The most important question is how will you consider the application service outage and what options do you have to improve uptime?
The cut-in point is to keep Voltaire's observation in mind: "Better be a good enemy." "A rough translation is that perfection is a great enemy." Used in cloud computing, this advice can be seen as "when the cloud provider's data center claims to be able to provide far less acceptable uptime, remember not to adopt the cloud vendor because he cannot guarantee 99.999% uptime." ”
Using cloud computing is the right choice if you are using cloud computing to significantly improve uptime. If there is no accurate statistical data on the availability of your own computing environment uptime, an obvious signal is that migrating to the cloud provider is a step in the right direction. Migrating to a cloud vendor may not be perfect, but it's much better than not even being able to track uptime. Please believe me, there are too many IT organizations just to ensure that the application of the normal running time.
You can take the following steps to improve the uptime of your application:
1. Design application architecture to deal with resource failure. To improve the uptime of your application, perhaps the most effective measure you can take is to design an application architecture so that it can continue to run in the event of a single resource failure, such as a server failure. Even if the server outage causes the virtual machine to break, the application server redundancy ensures that the application continues to run. Similarly, having a replicated database server means that if a server goes down, the application is not stalled. Using the Application Management framework, starting a new instance to replace a failed instance ensures that the redundant topology continues to run when a run outage occurs.

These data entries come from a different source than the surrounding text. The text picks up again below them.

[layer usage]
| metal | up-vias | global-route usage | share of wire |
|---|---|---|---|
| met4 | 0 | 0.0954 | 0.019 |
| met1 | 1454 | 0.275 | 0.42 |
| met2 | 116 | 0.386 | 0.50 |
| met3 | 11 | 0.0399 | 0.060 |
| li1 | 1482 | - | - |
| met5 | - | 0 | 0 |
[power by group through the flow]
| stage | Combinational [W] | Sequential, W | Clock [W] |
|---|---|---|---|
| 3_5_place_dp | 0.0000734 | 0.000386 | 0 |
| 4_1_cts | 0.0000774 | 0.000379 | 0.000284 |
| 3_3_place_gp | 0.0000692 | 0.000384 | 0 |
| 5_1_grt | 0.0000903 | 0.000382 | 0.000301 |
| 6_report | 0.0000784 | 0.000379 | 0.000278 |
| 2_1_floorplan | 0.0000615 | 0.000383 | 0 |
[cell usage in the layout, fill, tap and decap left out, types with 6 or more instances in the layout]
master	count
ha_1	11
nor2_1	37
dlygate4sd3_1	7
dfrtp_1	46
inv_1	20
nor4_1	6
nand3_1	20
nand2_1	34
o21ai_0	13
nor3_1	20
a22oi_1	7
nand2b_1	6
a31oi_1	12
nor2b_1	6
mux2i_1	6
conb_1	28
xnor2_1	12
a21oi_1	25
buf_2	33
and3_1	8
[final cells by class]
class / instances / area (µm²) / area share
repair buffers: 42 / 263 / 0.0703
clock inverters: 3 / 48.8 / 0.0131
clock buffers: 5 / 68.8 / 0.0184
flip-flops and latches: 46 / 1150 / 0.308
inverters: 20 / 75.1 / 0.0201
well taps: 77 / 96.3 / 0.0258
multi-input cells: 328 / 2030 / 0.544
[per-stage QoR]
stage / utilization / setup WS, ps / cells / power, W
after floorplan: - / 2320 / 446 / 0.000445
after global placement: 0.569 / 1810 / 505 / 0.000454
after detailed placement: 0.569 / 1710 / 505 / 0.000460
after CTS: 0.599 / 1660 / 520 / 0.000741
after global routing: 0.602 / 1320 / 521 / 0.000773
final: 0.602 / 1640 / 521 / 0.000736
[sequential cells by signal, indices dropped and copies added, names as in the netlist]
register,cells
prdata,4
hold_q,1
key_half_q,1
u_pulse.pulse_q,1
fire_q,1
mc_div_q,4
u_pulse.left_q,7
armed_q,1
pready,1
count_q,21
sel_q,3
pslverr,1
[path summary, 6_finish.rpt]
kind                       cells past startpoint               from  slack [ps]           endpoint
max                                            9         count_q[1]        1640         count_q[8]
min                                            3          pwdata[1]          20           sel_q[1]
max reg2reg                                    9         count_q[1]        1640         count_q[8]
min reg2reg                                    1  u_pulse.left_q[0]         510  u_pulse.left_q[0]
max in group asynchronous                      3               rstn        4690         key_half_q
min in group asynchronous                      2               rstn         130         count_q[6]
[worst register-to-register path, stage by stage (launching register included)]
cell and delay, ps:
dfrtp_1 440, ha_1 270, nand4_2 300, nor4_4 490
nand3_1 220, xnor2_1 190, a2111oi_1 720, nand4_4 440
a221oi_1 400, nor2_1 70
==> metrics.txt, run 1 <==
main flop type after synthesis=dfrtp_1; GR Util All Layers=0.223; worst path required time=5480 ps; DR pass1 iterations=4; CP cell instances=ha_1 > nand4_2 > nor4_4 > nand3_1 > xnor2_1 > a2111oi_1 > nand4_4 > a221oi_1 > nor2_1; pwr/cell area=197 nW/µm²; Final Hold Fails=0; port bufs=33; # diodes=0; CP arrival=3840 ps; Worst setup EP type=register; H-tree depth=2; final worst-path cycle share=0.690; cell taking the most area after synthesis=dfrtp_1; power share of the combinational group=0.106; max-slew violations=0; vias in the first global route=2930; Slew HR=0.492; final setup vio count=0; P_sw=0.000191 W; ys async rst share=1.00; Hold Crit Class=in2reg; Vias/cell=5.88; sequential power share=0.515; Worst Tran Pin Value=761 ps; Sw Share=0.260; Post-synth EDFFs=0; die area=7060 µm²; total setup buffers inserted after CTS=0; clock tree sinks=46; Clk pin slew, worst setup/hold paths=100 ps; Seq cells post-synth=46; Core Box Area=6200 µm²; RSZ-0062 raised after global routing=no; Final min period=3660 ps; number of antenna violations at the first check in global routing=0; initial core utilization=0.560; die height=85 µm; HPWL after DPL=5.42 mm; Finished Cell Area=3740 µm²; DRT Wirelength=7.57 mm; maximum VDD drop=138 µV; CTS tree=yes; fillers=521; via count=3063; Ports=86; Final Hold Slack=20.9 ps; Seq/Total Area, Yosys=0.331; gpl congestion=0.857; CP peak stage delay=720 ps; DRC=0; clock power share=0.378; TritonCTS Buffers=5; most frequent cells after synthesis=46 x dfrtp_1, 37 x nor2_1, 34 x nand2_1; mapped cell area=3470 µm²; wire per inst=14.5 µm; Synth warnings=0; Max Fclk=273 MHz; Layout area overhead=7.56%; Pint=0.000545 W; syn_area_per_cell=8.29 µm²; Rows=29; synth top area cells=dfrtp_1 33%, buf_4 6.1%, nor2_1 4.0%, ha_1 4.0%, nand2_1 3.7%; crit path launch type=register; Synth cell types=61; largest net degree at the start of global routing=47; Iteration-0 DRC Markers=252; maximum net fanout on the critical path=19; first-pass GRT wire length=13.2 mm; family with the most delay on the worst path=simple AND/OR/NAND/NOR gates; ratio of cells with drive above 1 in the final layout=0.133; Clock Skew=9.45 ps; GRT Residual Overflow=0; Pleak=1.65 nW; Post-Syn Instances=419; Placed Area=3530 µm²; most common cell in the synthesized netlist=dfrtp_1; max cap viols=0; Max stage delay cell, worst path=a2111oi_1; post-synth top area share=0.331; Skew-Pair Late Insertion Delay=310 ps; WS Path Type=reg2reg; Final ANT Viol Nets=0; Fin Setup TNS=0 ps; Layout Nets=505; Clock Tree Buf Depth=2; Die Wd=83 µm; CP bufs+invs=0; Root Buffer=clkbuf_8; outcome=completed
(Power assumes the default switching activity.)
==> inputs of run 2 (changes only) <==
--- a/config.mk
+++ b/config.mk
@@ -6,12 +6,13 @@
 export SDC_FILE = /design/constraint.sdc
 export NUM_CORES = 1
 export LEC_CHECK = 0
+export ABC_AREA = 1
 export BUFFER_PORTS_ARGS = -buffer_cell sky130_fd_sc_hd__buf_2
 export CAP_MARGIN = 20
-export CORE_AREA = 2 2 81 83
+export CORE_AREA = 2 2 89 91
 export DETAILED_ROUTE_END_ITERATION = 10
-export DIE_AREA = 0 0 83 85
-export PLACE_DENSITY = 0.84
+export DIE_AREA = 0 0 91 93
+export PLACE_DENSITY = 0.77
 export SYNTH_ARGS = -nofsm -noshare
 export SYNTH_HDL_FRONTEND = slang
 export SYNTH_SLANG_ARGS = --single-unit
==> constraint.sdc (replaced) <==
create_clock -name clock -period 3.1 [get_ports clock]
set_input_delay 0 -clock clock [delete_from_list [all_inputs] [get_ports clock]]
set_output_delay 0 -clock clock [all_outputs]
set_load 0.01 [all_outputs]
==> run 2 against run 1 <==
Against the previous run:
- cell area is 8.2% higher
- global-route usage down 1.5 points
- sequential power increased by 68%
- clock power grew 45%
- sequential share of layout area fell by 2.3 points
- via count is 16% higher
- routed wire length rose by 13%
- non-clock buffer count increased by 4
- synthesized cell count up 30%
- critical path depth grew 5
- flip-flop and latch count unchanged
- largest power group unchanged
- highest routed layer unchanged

2. Design topology for infrastructure failures. Although a smart design can protect the usability of an application when the hardware element fails, the design does not provide any help if the application environment fails. If the data center that hosts the application is running a failure, then using redundant application design is futile. The solution in this case is to implement the Cross zone distribution of the application, so that even if part of the application becomes unavailable due to a large-scale outage by the cloud vendor, the application can continue to function. Of course, this makes the design of the application more complex, but it provides a greater degree of downtime protection.
3. Design application deployment to deal with cloud supplier failures. Of course, all the infrastructure downtime for cloud vendors is also possible. Even if the likelihood of this happening is rather small, it is possible. For example, the cloud vendor's entire network infrastructure cloud fails, or the cloud vendor may suddenly shut down. This may be far-fetched, but this has happened in the past in online services. The solution is to extend the application architecture among multiple cloud vendors. Although many vendors claim this is challenging because the semantics of different cloud vendors vary, it makes it difficult to design applications that combine different functions. However, after adequate planning and detailed design, it is also possible to extend the application architecture among multiple cloud vendors.
It is clear from the above discussion that higher levels of uptime certainly require increased technical complexity, and higher levels of technical complexity mean increased investment.
The decision to make a given application for a certain level of investment is a risk assessment. This should, of course, be a clear risk assessment exercise that needs to be weighed against business investment ratios, investments, and technical operational complexities. The job is not easy, and there is probably no easy answer. However, this is more likely to result in an acceptable outcome than an enlarged but futile SLA contract debate.